WHAT YOU SHOULD DO: Look through the entries below. Say how many lines include "scripts", with nothing added.

(Source data)
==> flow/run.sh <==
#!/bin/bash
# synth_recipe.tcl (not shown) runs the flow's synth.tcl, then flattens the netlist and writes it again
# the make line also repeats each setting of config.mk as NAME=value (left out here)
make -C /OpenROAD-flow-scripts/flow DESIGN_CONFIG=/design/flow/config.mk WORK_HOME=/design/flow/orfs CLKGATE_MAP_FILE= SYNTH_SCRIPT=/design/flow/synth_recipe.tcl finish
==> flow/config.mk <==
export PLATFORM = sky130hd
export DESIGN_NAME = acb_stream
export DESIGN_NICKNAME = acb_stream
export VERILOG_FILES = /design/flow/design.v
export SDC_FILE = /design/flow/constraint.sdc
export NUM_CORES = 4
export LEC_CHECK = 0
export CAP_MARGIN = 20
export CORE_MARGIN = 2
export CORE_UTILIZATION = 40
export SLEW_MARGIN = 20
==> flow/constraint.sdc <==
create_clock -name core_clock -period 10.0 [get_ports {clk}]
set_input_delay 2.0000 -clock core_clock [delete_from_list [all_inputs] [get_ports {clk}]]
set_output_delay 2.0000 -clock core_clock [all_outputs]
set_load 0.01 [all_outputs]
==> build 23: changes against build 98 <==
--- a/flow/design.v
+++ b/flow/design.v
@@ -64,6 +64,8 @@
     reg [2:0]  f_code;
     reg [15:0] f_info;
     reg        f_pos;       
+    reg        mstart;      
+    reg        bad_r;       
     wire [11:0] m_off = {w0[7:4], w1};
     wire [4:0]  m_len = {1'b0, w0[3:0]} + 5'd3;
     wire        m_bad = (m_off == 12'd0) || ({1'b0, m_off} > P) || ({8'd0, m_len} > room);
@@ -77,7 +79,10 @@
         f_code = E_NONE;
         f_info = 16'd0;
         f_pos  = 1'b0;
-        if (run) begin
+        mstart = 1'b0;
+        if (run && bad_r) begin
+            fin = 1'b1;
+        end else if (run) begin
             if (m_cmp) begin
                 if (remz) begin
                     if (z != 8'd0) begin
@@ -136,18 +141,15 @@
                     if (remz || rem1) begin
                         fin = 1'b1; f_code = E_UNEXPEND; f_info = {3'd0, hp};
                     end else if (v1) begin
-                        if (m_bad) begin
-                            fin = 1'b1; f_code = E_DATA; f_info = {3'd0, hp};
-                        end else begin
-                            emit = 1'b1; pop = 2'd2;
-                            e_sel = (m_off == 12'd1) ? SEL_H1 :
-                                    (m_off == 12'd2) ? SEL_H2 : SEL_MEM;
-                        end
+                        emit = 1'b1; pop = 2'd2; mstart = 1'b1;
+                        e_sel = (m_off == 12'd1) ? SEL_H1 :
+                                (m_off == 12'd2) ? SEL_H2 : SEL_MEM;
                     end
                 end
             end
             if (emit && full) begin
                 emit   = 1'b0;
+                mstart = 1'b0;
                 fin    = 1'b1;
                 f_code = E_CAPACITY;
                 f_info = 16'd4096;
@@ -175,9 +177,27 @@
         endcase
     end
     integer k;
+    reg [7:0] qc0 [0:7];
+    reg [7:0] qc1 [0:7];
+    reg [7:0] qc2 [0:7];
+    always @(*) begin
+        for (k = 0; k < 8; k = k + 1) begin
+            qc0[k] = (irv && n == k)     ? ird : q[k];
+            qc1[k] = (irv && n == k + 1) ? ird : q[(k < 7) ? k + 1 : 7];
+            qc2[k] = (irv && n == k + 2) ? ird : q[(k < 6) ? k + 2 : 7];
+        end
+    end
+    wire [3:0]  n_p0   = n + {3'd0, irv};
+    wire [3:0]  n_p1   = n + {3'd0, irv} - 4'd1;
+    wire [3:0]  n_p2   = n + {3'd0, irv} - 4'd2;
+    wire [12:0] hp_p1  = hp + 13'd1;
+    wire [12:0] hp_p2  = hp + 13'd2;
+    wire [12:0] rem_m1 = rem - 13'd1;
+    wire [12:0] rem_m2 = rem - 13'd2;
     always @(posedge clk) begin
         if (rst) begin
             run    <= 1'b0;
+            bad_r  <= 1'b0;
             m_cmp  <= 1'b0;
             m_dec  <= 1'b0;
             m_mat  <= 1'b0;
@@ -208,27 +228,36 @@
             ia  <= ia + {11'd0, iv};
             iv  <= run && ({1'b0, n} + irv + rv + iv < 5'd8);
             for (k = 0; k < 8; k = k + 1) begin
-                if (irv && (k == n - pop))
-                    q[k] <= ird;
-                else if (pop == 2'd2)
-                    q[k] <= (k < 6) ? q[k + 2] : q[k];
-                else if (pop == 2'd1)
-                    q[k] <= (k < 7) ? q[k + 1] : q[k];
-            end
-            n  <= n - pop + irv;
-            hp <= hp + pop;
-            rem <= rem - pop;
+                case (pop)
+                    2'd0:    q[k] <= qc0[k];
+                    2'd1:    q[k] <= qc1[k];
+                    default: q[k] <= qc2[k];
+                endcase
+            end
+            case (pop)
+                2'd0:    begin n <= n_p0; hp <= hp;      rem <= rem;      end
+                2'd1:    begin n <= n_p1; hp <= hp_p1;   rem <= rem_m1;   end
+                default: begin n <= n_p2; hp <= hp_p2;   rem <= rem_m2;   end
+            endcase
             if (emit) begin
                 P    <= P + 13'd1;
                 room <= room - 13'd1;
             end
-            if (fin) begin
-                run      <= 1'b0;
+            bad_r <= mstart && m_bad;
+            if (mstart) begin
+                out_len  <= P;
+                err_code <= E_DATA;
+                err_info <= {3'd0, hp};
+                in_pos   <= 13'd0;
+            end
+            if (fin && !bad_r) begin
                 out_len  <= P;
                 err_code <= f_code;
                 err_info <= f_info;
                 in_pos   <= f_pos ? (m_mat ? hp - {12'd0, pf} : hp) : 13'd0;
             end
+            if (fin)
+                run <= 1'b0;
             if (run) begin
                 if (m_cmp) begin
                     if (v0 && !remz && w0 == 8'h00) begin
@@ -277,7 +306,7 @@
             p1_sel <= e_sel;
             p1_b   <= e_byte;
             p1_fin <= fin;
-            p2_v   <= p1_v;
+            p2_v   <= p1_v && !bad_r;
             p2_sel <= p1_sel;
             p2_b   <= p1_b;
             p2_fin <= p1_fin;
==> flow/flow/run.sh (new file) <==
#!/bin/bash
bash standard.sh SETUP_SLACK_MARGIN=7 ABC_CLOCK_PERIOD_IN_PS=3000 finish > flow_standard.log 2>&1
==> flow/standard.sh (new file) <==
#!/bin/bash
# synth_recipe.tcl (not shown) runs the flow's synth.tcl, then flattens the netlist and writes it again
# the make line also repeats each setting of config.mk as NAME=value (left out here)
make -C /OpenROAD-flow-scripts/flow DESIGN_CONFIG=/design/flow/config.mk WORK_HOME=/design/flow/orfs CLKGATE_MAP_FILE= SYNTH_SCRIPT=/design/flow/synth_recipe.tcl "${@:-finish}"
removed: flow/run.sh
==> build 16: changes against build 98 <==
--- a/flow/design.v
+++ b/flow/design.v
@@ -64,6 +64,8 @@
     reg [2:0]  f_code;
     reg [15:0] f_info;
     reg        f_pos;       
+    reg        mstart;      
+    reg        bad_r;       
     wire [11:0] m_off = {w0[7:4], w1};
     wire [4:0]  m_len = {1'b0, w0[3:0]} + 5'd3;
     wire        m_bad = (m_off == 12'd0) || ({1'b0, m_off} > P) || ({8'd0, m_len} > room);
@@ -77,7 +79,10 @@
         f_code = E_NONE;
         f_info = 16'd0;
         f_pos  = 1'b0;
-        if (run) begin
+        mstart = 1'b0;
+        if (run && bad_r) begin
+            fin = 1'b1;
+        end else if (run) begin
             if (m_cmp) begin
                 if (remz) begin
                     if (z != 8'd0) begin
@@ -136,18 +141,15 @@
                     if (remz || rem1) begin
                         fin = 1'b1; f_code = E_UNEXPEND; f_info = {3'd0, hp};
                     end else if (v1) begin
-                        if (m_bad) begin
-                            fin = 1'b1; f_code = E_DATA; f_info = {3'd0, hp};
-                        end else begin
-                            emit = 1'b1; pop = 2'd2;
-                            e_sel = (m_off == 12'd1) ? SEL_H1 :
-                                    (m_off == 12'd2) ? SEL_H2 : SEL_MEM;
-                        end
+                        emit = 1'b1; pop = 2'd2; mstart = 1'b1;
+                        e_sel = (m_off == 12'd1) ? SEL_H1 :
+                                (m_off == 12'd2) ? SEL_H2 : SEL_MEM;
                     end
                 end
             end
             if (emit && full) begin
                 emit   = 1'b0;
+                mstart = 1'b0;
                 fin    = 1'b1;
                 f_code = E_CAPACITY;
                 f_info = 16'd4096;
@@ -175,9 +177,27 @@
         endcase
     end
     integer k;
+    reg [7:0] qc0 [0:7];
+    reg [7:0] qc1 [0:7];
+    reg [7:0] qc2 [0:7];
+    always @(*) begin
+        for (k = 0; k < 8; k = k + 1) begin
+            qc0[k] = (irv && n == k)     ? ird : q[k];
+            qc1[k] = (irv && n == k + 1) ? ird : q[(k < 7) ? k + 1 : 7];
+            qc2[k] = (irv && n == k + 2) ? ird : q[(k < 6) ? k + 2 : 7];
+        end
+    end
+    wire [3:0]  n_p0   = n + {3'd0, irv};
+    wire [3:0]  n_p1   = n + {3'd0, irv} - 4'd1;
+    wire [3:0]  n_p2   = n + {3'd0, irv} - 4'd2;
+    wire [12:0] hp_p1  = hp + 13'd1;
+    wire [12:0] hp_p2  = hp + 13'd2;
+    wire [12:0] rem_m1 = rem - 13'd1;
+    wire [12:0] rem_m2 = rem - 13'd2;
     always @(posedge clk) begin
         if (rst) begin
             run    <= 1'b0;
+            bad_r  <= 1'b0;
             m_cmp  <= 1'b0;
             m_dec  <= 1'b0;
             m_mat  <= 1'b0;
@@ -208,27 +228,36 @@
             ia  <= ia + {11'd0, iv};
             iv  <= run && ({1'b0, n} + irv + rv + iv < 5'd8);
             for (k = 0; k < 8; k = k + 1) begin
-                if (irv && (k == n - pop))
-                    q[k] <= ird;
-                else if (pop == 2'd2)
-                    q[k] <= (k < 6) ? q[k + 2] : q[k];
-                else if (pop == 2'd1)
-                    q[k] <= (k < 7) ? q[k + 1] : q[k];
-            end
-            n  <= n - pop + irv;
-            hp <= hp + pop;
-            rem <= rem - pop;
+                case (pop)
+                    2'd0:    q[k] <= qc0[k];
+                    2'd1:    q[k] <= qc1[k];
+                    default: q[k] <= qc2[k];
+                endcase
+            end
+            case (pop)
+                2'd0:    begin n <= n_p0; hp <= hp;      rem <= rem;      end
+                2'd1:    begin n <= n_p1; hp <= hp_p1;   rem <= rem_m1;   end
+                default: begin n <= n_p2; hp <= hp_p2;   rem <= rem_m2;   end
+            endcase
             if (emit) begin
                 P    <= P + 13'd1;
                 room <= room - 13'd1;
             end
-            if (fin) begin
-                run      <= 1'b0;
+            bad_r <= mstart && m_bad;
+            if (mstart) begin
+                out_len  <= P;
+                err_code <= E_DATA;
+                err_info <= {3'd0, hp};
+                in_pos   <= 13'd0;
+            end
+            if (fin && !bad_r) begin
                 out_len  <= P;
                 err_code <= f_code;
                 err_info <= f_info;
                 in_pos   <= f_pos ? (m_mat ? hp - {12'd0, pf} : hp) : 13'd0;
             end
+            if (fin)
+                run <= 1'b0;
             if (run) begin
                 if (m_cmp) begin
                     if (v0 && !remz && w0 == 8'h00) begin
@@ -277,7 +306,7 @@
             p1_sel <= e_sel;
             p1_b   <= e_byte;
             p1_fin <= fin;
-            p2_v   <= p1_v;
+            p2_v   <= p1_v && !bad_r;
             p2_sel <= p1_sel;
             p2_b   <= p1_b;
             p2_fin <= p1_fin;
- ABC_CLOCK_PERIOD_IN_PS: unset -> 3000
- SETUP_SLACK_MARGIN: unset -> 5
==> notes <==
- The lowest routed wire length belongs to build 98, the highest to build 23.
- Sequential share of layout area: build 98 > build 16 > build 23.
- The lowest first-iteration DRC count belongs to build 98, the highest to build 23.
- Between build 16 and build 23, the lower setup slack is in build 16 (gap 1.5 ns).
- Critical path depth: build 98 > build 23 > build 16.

ANSWER FOR THE TASK: 2